What's the best way to sandbox an X application like firefox or thunderbird in ubuntu (going into the direction of what qubes os does, but only for single applications)?
I know there are many different sandboxing technologies. For example
Just using a virtual-box: This seems to be very secure but a resource overkill. You would need a minimal OS in VirtualBox just to run firefox.
Using the SE-Linux sandbox technology. This seems to be the best option but as far as I know SElinux is available in ubuntu but not very well configured by default (in contrast for example to RedHat-linux). Furthermore the sandbox part of SELinux seems to be missing: https://unix.stackexchange.com/questions/67127/how-do-i-install-selinuxs-sandbox-utility-on-linux-mint-debian-edition?lq=1 so one would have to compile it.
The apparmor equivalent seems not to be production ready and is currently not shipped with ubuntu as far as I know. However I cannot estimate what's the state of development and if it would be worth to wait for the next ubuntu release where it will probably part of it.
The gnome desktop seems to support X-sandboxing. It is not clear to me if one can use this in a wm-independent way.
The lightweigt tool mbox seems to operate only on filesystem level, which would be not sufficient for X-applications.
The same is true for self made chroot solutions as for example the sandfox-script.
A more lightweigt and secure option than chroot seems to be Plash. But I am not sure how well the X protection is implemented.
There is also a program called arkose which seems to be well supported for ubuntu, but at the same time there is very little documentation of how it works and I have no idea how secure it is compared to other approaches.
Docker seems to be made more for server applications than for desktop ones. I don't see if it is secure for X applications. There is a newer project called kagome which seems to combine Docker with xephyr for X isolation. But the author notes that docker has some security flaws and it might be better to switch to another container solution such as systemd-nspawn, rkt or lxd.

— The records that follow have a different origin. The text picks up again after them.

### src/verilog/mem_io_defines.svh
`ifndef MEM_IO_DEFINES_SVH
`define MEM_IO_DEFINES_SVH

// data bus and address space of the 8-bit core
`define MEM_ADDR_BITS 8
`define MEM_DATA_BITS 8

// output ports sit at the top of the address space
`define IO_BASE_ADDR 8'hfc
`define NUM_OUT_PORTS 4

`endif

### src/verilog/mem_io_pkg.sv
`include "mem_io_defines.svh"

package mem_io_pkg;

    // one access from the bus slave, 18 bits
    typedef struct packed {
        logic                      valid;
        logic                      we;
        logic [`MEM_ADDR_BITS-1:0] addr;
        logic [`MEM_DATA_BITS-1:0] wdata;
    } mem_req_t;

    // access to the output-port bank, 12 bits
    typedef struct packed {
        logic                               valid;
        logic                               we;
        logic [$clog2(`NUM_OUT_PORTS)-1:0]  idx;
        logic [`MEM_DATA_BITS-1:0]          data;
    } port_req_t;

    // port values plus one write strobe each, 36 bits
    typedef struct packed {
        logic [`NUM_OUT_PORTS-1:0][`MEM_DATA_BITS-1:0] value;
        logic [`NUM_OUT_PORTS-1:0]                     strobe;
    } out_ports_t;

endpackage

### src/verilog/data_ram.sv
`timescale 1ns/1ps
`include "mem_io_defines.svh"

module data_ram (
    input  logic                      clk,
    input  logic                      en,
    input  logic                      we,
    input  logic [`MEM_ADDR_BITS-1:0] addr,
    input  logic [`MEM_DATA_BITS-1:0] wdata,
    output logic [`MEM_DATA_BITS-1:0] rdata
);

    localparam int DEPTH = 2 ** `MEM_ADDR_BITS;

    logic [`MEM_DATA_BITS-1:0] mem [DEPTH];

    // single port, write or registered read
    always_ff @(posedge clk) begin
        if (en) begin
            if (we) begin
                mem[addr] <= wdata;
            end else begin
                rdata <= mem[addr]; // holds until next read
            end
        end
    end

endmodule

### src/verilog/out_port_bank.sv
`timescale 1ns/1ps
`include "mem_io_defines.svh"

module out_port_bank (
    input  logic                      clk,
    input  logic                      reset,
    input  mem_io_pkg::port_req_t     port_req,
    output logic [`MEM_DATA_BITS-1:0] port_rdata,
    output mem_io_pkg::out_ports_t    ports
);
    import mem_io_pkg::*;

    out_ports_t ports_q;

    assign ports = ports_q;

    always_ff @(posedge clk) begin
        if (reset) begin
            ports_q.value  <= '0;
            ports_q.strobe <= '0;
        end else begin
            ports_q.strobe <= '0; // strobes last one cycle
            if (port_req.valid && port_req.we) begin
                ports_q.value[port_req.idx]  <= port_req.data;
                ports_q.strobe[port_req.idx] <= 1'b1;
            end
        end
    end

    // read back, same latency as the ram
    always_ff @(posedge clk) begin
        if (port_req.valid && !port_req.we) begin
            port_rdata <= ports_q.value[port_req.idx];
        end
    end

endmodule

### src/verilog/memory_io_mux.sv
`timescale 1ns/1ps
`include "mem_io_defines.svh"

module memory_io_mux (
    input  logic                      clk,
    input  logic                      reset,
    input  mem_io_pkg::mem_req_t      req,
    output logic [`MEM_DATA_BITS-1:0] rd_data,

    output logic                      ram_en,
    output logic                      ram_we,
    output logic [`MEM_ADDR_BITS-1:0] ram_addr,
    output logic [`MEM_DATA_BITS-1:0] ram_wdata,
    input  logic [`MEM_DATA_BITS-1:0] ram_rdata,

    output mem_io_pkg::port_req_t     port_req,
    input  logic [`MEM_DATA_BITS-1:0] port_rdata
);
    import mem_io_pkg::*;

    localparam int SEL_BITS = $clog2(`NUM_OUT_PORTS);
    localparam logic [`MEM_ADDR_BITS-1:0] IO_BASE = `IO_BASE_ADDR;

    logic is_port;
    logic sel_port_q; // target of the last request

    // fc..ff share the upper address bits
    assign is_port = (req.addr[`MEM_ADDR_BITS-1:SEL_BITS]
                      == IO_BASE[`MEM_ADDR_BITS-1:SEL_BITS]);

    // ram side, a port access never enables the ram
    assign ram_en    = req.valid && !is_port;
    assign ram_we    = req.we;
    assign ram_addr  = req.addr;
    assign ram_wdata = req.wdata;

    always_comb begin
        port_req = port_req_t'{
            valid: req.valid && is_port,
            we:    req.we,
            idx:   req.addr[SEL_BITS-1:0],
            data:  req.wdata
        };
    end

    always_ff @(posedge clk) begin
        if (reset) begin
            sel_port_q <= 1'b0;
        end else if (req.valid) begin
            sel_port_q <= is_port;
        end
    end

    // both targets return data one cycle after the request
    assign rd_data = sel_port_q ? port_rdata : ram_rdata;

endmodule

### src/verilog/wb_mem_slave.sv
`timescale 1ns/1ps
`include "mem_io_defines.svh"

module wb_mem_slave (
    input  logic                      clk,
    input  logic                      reset,
    input  logic                      cyc,
    input  logic                      stb,
    input  logic                      we,
    input  logic [`MEM_ADDR_BITS-1:0] adr,
    input  logic [`MEM_DATA_BITS-1:0] dat_w,
    output logic [`MEM_DATA_BITS-1:0] dat_r,
    output logic                      ack,
    output mem_io_pkg::mem_req_t      req,
    input  logic [`MEM_DATA_BITS-1:0] rd_data
);
    import mem_io_pkg::*;

    typedef enum logic [1:0] {
        S_IDLE,
        S_WAIT,
        S_ACK
    } state_t;

    localparam int WAIT_CYCLES = 2; // request edge to ack

    state_t   state;
    logic [1:0] wait_cnt;
    mem_req_t req_q;

    assign req = req_q;
    assign ack = (state == S_ACK);

    always_ff @(posedge clk) begin
        if (reset) begin
            state       <= S_IDLE;
            wait_cnt    <= '0;
            req_q.valid <= 1'b0;
        end else begin
            req_q.valid <= 1'b0; // one cycle pulse per bus cycle
            case (state)
                S_IDLE: begin
                    if (cyc && stb) begin
                        req_q.valid <= 1'b1;
                        req_q.we    <= we;
                        req_q.addr  <= adr;
                        req_q.wdata <= dat_w;
                        wait_cnt    <= '0;
                        state       <= S_WAIT;
                    end
                end
                S_WAIT: begin
                    if (wait_cnt == 2'(WAIT_CYCLES - 1)) begin
                        dat_r <= rd_data; // read data is valid one cycle after req
                        state <= S_ACK;
                    end else begin
                        wait_cnt <= wait_cnt + 2'd1;
                    end
                end
                S_ACK: begin
                    // master still holds stb on this edge, ignore it
                    state <= S_IDLE;
                end
                default: state <= S_IDLE;
            endcase
        end
    end

endmodule

### src/verilog/mem_io_top.sv
`timescale 1ns/1ps
`include "mem_io_defines.svh"

module mem_io_top (
    input  logic                      clk,
    input  logic                      reset,
    input  logic                      cyc,
    input  logic                      stb,
    input  logic                      we,
    input  logic [`MEM_ADDR_BITS-1:0] adr,
    input  logic [`MEM_DATA_BITS-1:0] dat_w,
    output logic [`MEM_DATA_BITS-1:0] dat_r,
    output logic                      ack,
    output mem_io_pkg::out_ports_t    ports
);
    import mem_io_pkg::*;

    mem_req_t  req;
    port_req_t port_req;

    logic [`MEM_DATA_BITS-1:0] rd_data;
    logic [`MEM_DATA_BITS-1:0] port_rdata;

    logic                      ram_en;
    logic                      ram_we;
    logic [`MEM_ADDR_BITS-1:0] ram_addr;
    logic [`MEM_DATA_BITS-1:0] ram_wdata;
    logic [`MEM_DATA_BITS-1:0] ram_rdata;

    wb_mem_slave u_slave (
        .clk     (clk),
        .reset   (reset),
        .cyc     (cyc),
        .stb     (stb),
        .we      (we),
        .adr     (adr),
        .dat_w   (dat_w),
        .dat_r   (dat_r),
        .ack     (ack),
        .req     (req),
        .rd_data (rd_data)
    );

    memory_io_mux u_mux (
        .clk        (clk),
        .reset      (reset),
        .req        (req),
        .rd_data    (rd_data),
        .ram_en     (ram_en),
        .ram_we     (ram_we),
        .ram_addr   (ram_addr),
        .ram_wdata  (ram_wdata),
        .ram_rdata  (ram_rdata),
        .port_req   (port_req),
        .port_rdata (port_rdata)
    );

    data_ram u_ram (
        .clk   (clk),
        .en    (ram_en),
        .we    (ram_we),
        .addr  (ram_addr),
        .wdata (ram_wdata),
        .rdata (ram_rdata)
    );

    out_port_bank u_ports (
        .clk        (clk),
        .reset      (reset),
        .port_req   (port_req),
        .port_rdata (port_rdata),
        .ports      (ports)
    );

endmodule

### config.mk
export PLATFORM = sky130hd
export DESIGN_NAME = mem_io_top
export DESIGN_NICKNAME = d
export VERILOG_FILES = /design/src/verilog/mem_io_pkg.sv /design/src/verilog/data_ram.sv /design/src/verilog/out_port_bank.sv /design/src/verilog/memory_io_mux.sv /design/src/verilog/wb_mem_slave.sv /design/src/verilog/mem_io_top.sv
export VERILOG_INCLUDE_DIRS = /design/src /design/src/verilog
export SDC_FILE = /design/constraint.sdc
export NUM_CORES = 2
export LEC_CHECK = 0
export ABC_AREA = 1
export BUFFER_PORTS_ARGS = -buffer_cell sky130_fd_sc_hd__buf_2
export CORE_MARGIN = 2
export CORE_UTILIZATION = 55
export CTS_CLUSTER_SIZE = 16
export DETAILED_ROUTE_END_ITERATION = 10
export MAX_ROUTING_LAYER = met4
export PLACE_DENSITY = 0.71
export SYNTH_ARGS = -nofsm -noshare
export SYNTH_HDL_FRONTEND = slang
export SYNTH_HIERARCHICAL = 1
export SYNTH_SLANG_ARGS = --single-unit
### constraint.sdc
create_clock -name clk -period 3.5 [get_ports clk]
set_clock_uncertainty 0.2 [all_clocks]
set_input_delay 0.7 -clock clk [delete_from_list [all_inputs] [get_ports clk]]
set_output_delay 0.7 -clock clk [all_outputs]
set_load 0.01 [all_outputs]
==> Yosys cells after proc, flatten, opt, wreduce, memory -nomap -nowiden <==
Memories as Yosys holds them, arrays and structs flattened. A register that Yosys moved wholly into a read port is not among the register bits.
Cells that the tools add are included.
{ "word_totals": {"input_bits": 21, "rom_bits": 0, "latch_bits": 0, "mem_bits_rw": 2048, "wordCells": 64, "ff_bits": 75, "output_inout_bits": 45, "mem_count": 1} }
{ "mem_list": {"columns": ["memory", "depth", "width", "read_ports", "rd_clocked_by_memory_dff", "write_ports", "line_no", "rtl"], "rows": [
  ["u_ram.mem", 256, 8, 1, 1, 1, "data_ram.sv:15", "logic [`MEM_DATA_BITS-1:0] mem [DEPTH];"]
]} }
{ "op_classes": {"reduce_logical": 17, "multipliers": 0, "addsub": 1, "n_shift": 0, "bitwise_logic": 4, "eq_ne": 7, "div_mod_pow": 0, "magnitude_cmp": 2, "muxes": 18} }
{ "op_table": {"columns": ["operator", "n"], "rows": [
  ["32-bit bitwise mux", 1],
  ["8-bit 2-to-1 mux", 3],
  ["18-bit 2-to-1 mux", 1],
  ["8-bit binary-select mux with 2-bit select", 1],
  ["8-bit demux with 2-bit select", 1],
  ["3-bit AND reduction", 3],
  ["2-bit 2-to-1 mux", 4],
  ["2-bit one-hot mux with 2 select lines", 2],
  ["6-bit equality test (second input constant)", 1],
  ["1-bit logical AND", 6],
  ["2-bit by 1-bit equality test with 1-bit output (second input constant)", 2],
  ["1-bit 2-to-1 mux", 4],
  ["2-bit by 1-bit != test with 1-bit output (second input constant)", 2],
  ["1-bit inverter", 4],
  ["2-bit AND reduction", 2],
  ["2-bit OR reduction", 2],
  ["2-bit by 3-bit < comparator with 1-bit output (second input constant)", 1],
  ["2-bit by 1-bit adder with 2-bit output (second input constant)", 1],
  ["1-bit demux with 2-bit select", 1],
  ["2-bit equality test (second input constant)", 1],
  ["2-bit by 1-bit >= comparator with 1-bit output (second input constant)", 1],
  ["1-bit logical NOT", 2],
  ["2-bit logical NOT", 1],
  ["2-bit != test (second input constant)", 1],
  ["2-bit nonzero test", 1]
]} }

==> Depth between registers and ports, before layout <==
{ "depth": {"ltp_word": 5, "ltp_mapped": 18, "depth_no_buf": 13} }

==> Cells and area by module <==
Netlist, hierarchy kept.
{ "by_module_without_submodules": {"columns": ["module", "cells_each", "area_each_um2", "seq_area_each_um2", "instances"], "rows": [
  ["data_ram", 7960, 84835.1, 61739.2, 1],
  ["out_port_bank", 252, 1864.3, 960.9, 1],
  ["wb_mem_slave", 60, 988.4, 850.8, 1],
  ["memory_io_mux", 49, 409.1, 20.0, 1]
]} }

==> Worst setup path before layout <==
OpenSTA, ideal clock, no wires.
{ "synth_timing": {"path_kind": "reg2reg", "startpoint": "reg, netlist name u_slave/req[10]", "endpoint": "mem u_ram/mem[105][0] in the netlist's numbering (enable)", "n_path_buf": 4, "setup_time_ps": 370, "period_less_slack_ps": 2570, "slack_ps": 930, "arrival_time_ps": 2000, "stages_incl_launch_ff": 10, "required_ps": 2930, "path_cell_list": "edfxtp_1 -> buf_4 -> inv_1 -> nand2_1 -> clkinv_1 -> clkbuf_1 -> buf_2 -> nand4_1 -> clkbuf_1 -> nor2_1"} }
{ "synth_via": {"elab_chain_cells": 5} }
{ "synth_lines": {"columns": ["item", "line_no", "rtl"], "rows": [
  ["6-bit equality test", "memory_io_mux.sv:28", "assign is_port = (req.addr[`MEM_ADDR_BITS-1:SEL_BITS]"],
  ["1-bit logical NOT", "memory_io_mux.sv:32", "assign ram_en = req.valid && !is_port;"],
  ["1-bit logical AND", "memory_io_mux.sv:32", null],
  ["1-bit 2-to-1 mux", "data_ram.sv:19", "if (en) begin"],
  ["1-bit 2-to-1 mux (not written as such)", "data_ram.sv:21", "mem[addr] <= wdata;"],
  ["end, declared", "data_ram.sv:15", null]
]} }
Several ways; a longest one is shown, not always the timed one.

==> qor.txt <==
status = completed
syn avg cell area = 10.6 um2
drt first pass iters = 6
clk_lat worst skew = 870 ps
Primary FF master, synth = edfxtp_1
Final ANT Viol Nets = 0
Max-slew headroom = 23.3%
setup slack, reg-to-reg = 10 ps
Worst setup EP type = register
clock buffer count from CTS = 205
number of synthesized flops with an enable pin = 2,089
H-tree levels = 4
Area contributors post-synth = edfxtp_1 71%, nand2_1 20%, nor2_1 1.8%
worst hold margin = 74.6 ps
Worst R2R Start = u_slave/req[9]$_DFFE_PP_
routability cong. = 0.927
Final Critical Period = 3490 ps
most frequent cell after synthesis = nand2_1
Cell Count, Final, Fillers Out = 10,900
Overflow after GRT = 0
proportion of layout cells with a drive suffix above 1 = 10.3%
Inst Count DP = 10,500
WS Path Type = register to register
WL final = 234,000 um
number of max-cap violations = 0
area grow syn2layout = 14.2%
Fmax achieved = 0.287 GHz
data required time of the worst path = 3910 ps
Initial Utilization = 55.5%
Synth Area in Compound Gates = 0.764%
Row Count = 146
Via density = 5.61
sequential fraction of the synthesis area = 72.2%
Synth Cell Area = 88,100 um2
synth warn = 6
start point of the critical path = u_slave/req[9]$_DFFE_PP_
HP Start = stb
DR DRC count = 0
TritonCTS clock tree = built
post-synth top area share = 71.2%
share of synthesized flip-flops with an asynchronous set or reset = 0%
reg2reg end = u_ram/rdata[2]$_DFFE_PP_
largest net degree at the start of global routing = 146
root buffer cell = clkbuf_16
VDD IR max = 0.000408 V
Port Buf Inserts = 65
largest area contributor in the netlist = edfxtp_1
arrival time worst endpoint = 3900 ps
Post-Route Utilization = 63.4%
Core Box Area = 159,000 um2
I/O pin count = 66
Final Slew Violations = 0
hold endpoint = u_slave/wait_cnt[1]$_SDFFE_PP0P_
post-synthesis xor/xnor area fraction = 0%
final HPWL from detailed placement = 139,000 um
register area = 63,600 um2
Pwr per Cell Area = 510 nW/um2
Horiz. Die Dim = 404 um
Syn Nets = 8,343
post-synthesis mux area share = 0.136%
Fin. Hold Viols = 0
final setup vio count = 0
Syn Inst Count = 8,321
Synth Register Bits = 2,131
hold path depth = 5
# clock sinks = 2,131
crit path max fanout = 111
FILL cells = 11,800
simple-gate share of the synthesized area = 24.2%
Layout Nets = 8,692
Clock Tree Buf Depth = 3
CTS clk-pin slew, worst paths = 60 ps
full die area = 163,000 um2
Adder-Cell Fraction of Synth Area = 0.0142%
RSZ-0062 raised after global routing = no
Leak = 40.6 nW
min setup slack post-route = 11.1 ps
commonest cells in the netlist = 4,778 x nand2_1, 2,089 x edfxtp_1, 420 x nor2_1, 286 x nand3_1, 218 x buf_2
GRT Total Usage = 29.6%
Die H = 404 um
antenna violations before repair = 6
startpoint types = register
post-synth cell types = 24
initial DRC count = 8,115
Via Count = 61,200
worst min path class = input pin to register
Wirelength per Cell = 21.4 um
vias in the first global route = 58,600
first-pass GRT wire length = 353,000 um
footprint of the multi-input gates = 22,300 um2
worst slack at placement = -156 ps
worst slew pin tran = 1150 ps
setup_tns = 0 ps
period utilization = 99.7%
combinational family with the most area after synthesis = simple AND/OR/NAND/NOR gates
R2R depth = 14
area by class of cell:
type,instances,share of cell area (%)
sequential,2131,63.2
multi-input combinational,5689,22.1
clock buffer,257,5.34
timing repair buffer,604,5.34
tap,2072,2.58
clock inverter,128,1.27
inverter,39,0.175
antenna,4,0.00995
registers in the layout, indices dropped and copies added, names as in the netlist:
register and flops:
u_mux/sel_port_q 1, u_ports/port_rdata 8, u_ports/ports 36, u_ram/mem 2048, u_ram/rdata 8, u_slave/dat_r 8, u_slave/req 18, u_slave/state 2
u_slave/wait_cnt 2
layout by cell type, fill, tap and decap left out, drive strengths merged, types with 4 or more instances in the layout:
cell         instances
nand2             4781
edfxtp            2089
buf                583
nor2               427
nand3              286
clkbuf             257
o21ai              128
clkinv              96
nand4               48
inv                 46
dfxtp               42
dlygate4sd3         21
bufinv              19
mux2                 8
clkinvlp             6
a21oi                5
diode                4
nor3                 4
routing by layer:
layer	share of wire, %	wire, um	vias up	global-route usage (%)
met5	0	0	-	-
met4	3.7	8610	0	10.9
met3	10	23900	495	4.59
met2	47	110000	3279	46.2
met1	39	91600	29400	39.5
li1	-	-	28100	-
critical path: stages (launching register included):
cell,delay [ps]
edfxtp_1,470
buf_12,240
clkinv_8,260
buf_12,290
nand2_1,210
nand3_1,80
nand2_1,70
nand2_1,50
o21ai_1,260
nand2_1,250
nor2_1,310
nor2_1,90
nor2_1,90
buf_4,100
nand2_1,40
what timing repair did:
item | in CTS | in global routing
hold endpoints to repair | 24 | 0
gates resized for setup | 4 | 4
endpoints found under the setup margin | 4 | 8
setup buffers | 0 | 2
hold buffers | 21 | 0
power breakdown:
group / internal, W / switching (W) / total [W] / leakage [nW]
combinational: 0.000417 / 0.00117 / 0.00158 / 18.2
sequential: 0.0278 / 0.0000337 / 0.0278 / 19.1
clock: 0.0124 / 0.00953 / 0.0219 / 3.24
total: 0.0406 / 0.0107 / 0.0513 / 40.6
cell families (layout without fill, tap and decap cells):
kind of cell | after synthesis | after routing
and+or+nand+nor | 5546 | 5546
DFF | 2131 | 2131
buffers and inverters | 501 | 1028
AOI/OAI and AO/OA | 134 | 134
muxes | 8 | 8
adders and majority gates | 1 | 1
other | 0 | 4
how the worst max path moves through the flow:
stage                                  end  slack, ps  cells past startpoint
2_1_floorplan  u_ram/mem[105][0]$_DFFE_PP_        930                      9
3_3_place_gp      u_ram/rdata[4]$_DFFE_PP_       -160                     15
3_5_place_dp      u_ram/rdata[1]$_DFFE_PP_       -160                     14
4_1_cts           u_ram/rdata[1]$_DFFE_PP_         10                     14
5_1_grt           u_ram/rdata[3]$_DFFE_PP_          2                     15
6_report          u_ram/rdata[2]$_DFFE_PP_         10                     14
through the flow:
stage | cell area [um2] | power [W]
after global routing | 101000 | 0.0526
after floorplan | 88100 | 0.0293
after CTS | 101000 | 0.0515
after global placement | 93700 | 0.0299
after detailed placement | 93700 | 0.0299
final | 101000 | 0.0513
Power figures use the tool's default switching activity.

Other solutions are: seccomp-nurse, Rainbow, vagrantup
Finally especially for firefox there is an apparmor profile for ubuntu but which is not enabled by default. This is not a sandbox but should give you some level of security when using firefox (but I don't know how it compares to the sandbox solutions above).
So there seems to be many approaches but I don't how (and why) those compare in terms of security for sandboxing X-applications like firefox or thunderbird, in terms of usability, especially in ubuntu-linux and which are production ready and well supported. Would be gread it someone could give some details about this, how to categorize them and which of them would be worth for me to have a closer look at for my purpose.